Route Planner combines existing systems

All aforementioned systems come together in the Route Planner, a simulation model that can make a prognosis about the routes of the ships and the planning of the flood gates. The model assess whether the ship can pass all the obstacles and/or if there are any hindrances or incidents along the route. After that, the Route Planner will simulate the ship's journey together with all the other traffic. The Route Planner is the brain behind the Traffic Center of the Future. But the center also needs hands and eyes: the control of all objects and the images of the video camera's and radar stations along the water are all providing information for this one particular center.

Connecting worlds

In the Traffic Center of the Future the worlds of water management and waterways are coming together. This increases the complexity. A flood gate regulates the water level for the shipping industry, but also plays a role for the draining of the polders. Technolution has the required technical expertise, but also knows the domains in order to properly make the connections. We understand the information we process and know what the user, either on board or in the center, requires. We work together with custom user interfaces as to provide the right information at the right time; consistently thinking from the user's needs.

Privacy and economic interests

Privacy is an important topic in the systems that register location and loading data. In addition, the logistic sector also has an economical interest in the data. The captains and shipping companies would rather not share the information regarding who is transporting what parts with the competition. Captains have an agreement with Rijkswaterstaat for providing the location, travel and loading data with strict rules about how they are to be used. On the other hand, a captain can have a lot of advantage from sharing parts of his traveling plan. He can be helped in his need to travel smoothly and safely and also making good time. The sharing of the loading data can have advantages for the police, for example. From their experience, they can send a warning if they see a specific load. A loading of scrap can have radioactive properties or organic material can brew. You have to give something away, but you get something back in return.

A usable tool

The purpose of these types of new systems alway has to be: a usable and correctly working tool for the user. The first experiences with the introduction of the Traffic Center of the Future are promising. Flood gate operators with years of experience of planning the larger flood gate complexes at the Amsterdam-Rhine Canal were curious: “It is great, but it does not quite to do what we do. We can see its potential, so we would have to explore that.” By working with it, the logic and experience of the flood gate operators is gradually added to the system and a new intelligent component can develop.
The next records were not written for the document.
File: src/rtl/opbyp_pkg.sv
package opbyp_pkg;

  // Operand source select codes; the encoding is decoded by the operand muxes.
  typedef enum logic [1:0] {
    SRC_REGFILE = 2'b00,
    SRC_WB      = 2'b01,
    SRC_MEM     = 2'b10
  } src_sel_e;

  localparam int unsigned NUM_OPND  = 2;
  localparam int unsigned NUM_STAGE = 2;

  // Stage ordering, newest first; used as priority rank.
  localparam int unsigned STG_MEM = 0;
  localparam int unsigned STG_WB  = 1;

endpackage

File: src/rtl/opbyp_stage_cmp.sv
module opbyp_stage_cmp #(
  parameter int unsigned IDX_W = 5
) (
  input  logic             wr_en,
  input  logic [IDX_W-1:0] dst_idx,
  input  logic [IDX_W-1:0] src_idx,
  output logic             live,
  output logic             hit
);

  // A producer is live when it writes a register other than the hardwired zero.
  function automatic logic producer_live(input logic we, input logic [IDX_W-1:0] dst);
    return we && (dst != '0);
  endfunction

  function automatic logic index_equal(input logic [IDX_W-1:0] x, input logic [IDX_W-1:0] y);
    return ~|(x ^ y);
  endfunction

  always_comb begin
    live = producer_live(wr_en, dst_idx);
    hit  = live && index_equal(dst_idx, src_idx);
  end

endmodule

File: src/rtl/opbyp_prio.sv
module opbyp_prio
  import opbyp_pkg::*;
(
  input  logic     mem_hit,
  input  logic     wb_hit,
  output src_sel_e sel,
  output logic     wb_shadowed
);

  // Newest producer wins: the memory stage masks any writeback match.
  function automatic src_sel_e pick_source(input logic newer, input logic older);
    src_sel_e r;
    if (newer)      r = SRC_MEM;
    else if (older) r = SRC_WB;
    else            r = SRC_REGFILE;
    return r;
  endfunction

  always_comb begin
    sel         = pick_source(mem_hit, wb_hit);
    wb_shadowed = mem_hit && wb_hit;
  end

endmodule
Route guidance widely applicable

In a pilot project Rijkswaterstaat has shown that information and control over the objects can be brought together under one roof. For this pilot the Beatrix flood gates of the Amsterdam-Rhine Canal was controlled remotely as well as the traffic post of Nijmegen. From a technical aspect it is only logical to bring all the other traffic posts and objects together under one roof. Furthermore this manner of guidance along a corridor can easily be translated to the smaller waterways. And even from shipping industry to road traffic, for example for professional road transport.

Innovation is not about technical perfection. The secret is to apply the technique properly in the domain of both the client and the final user. Combining different worlds is a much larger challenge than making technical choices. In order to provide a good application, you will have to know what the information means. After that it is 'only' a matter of programming.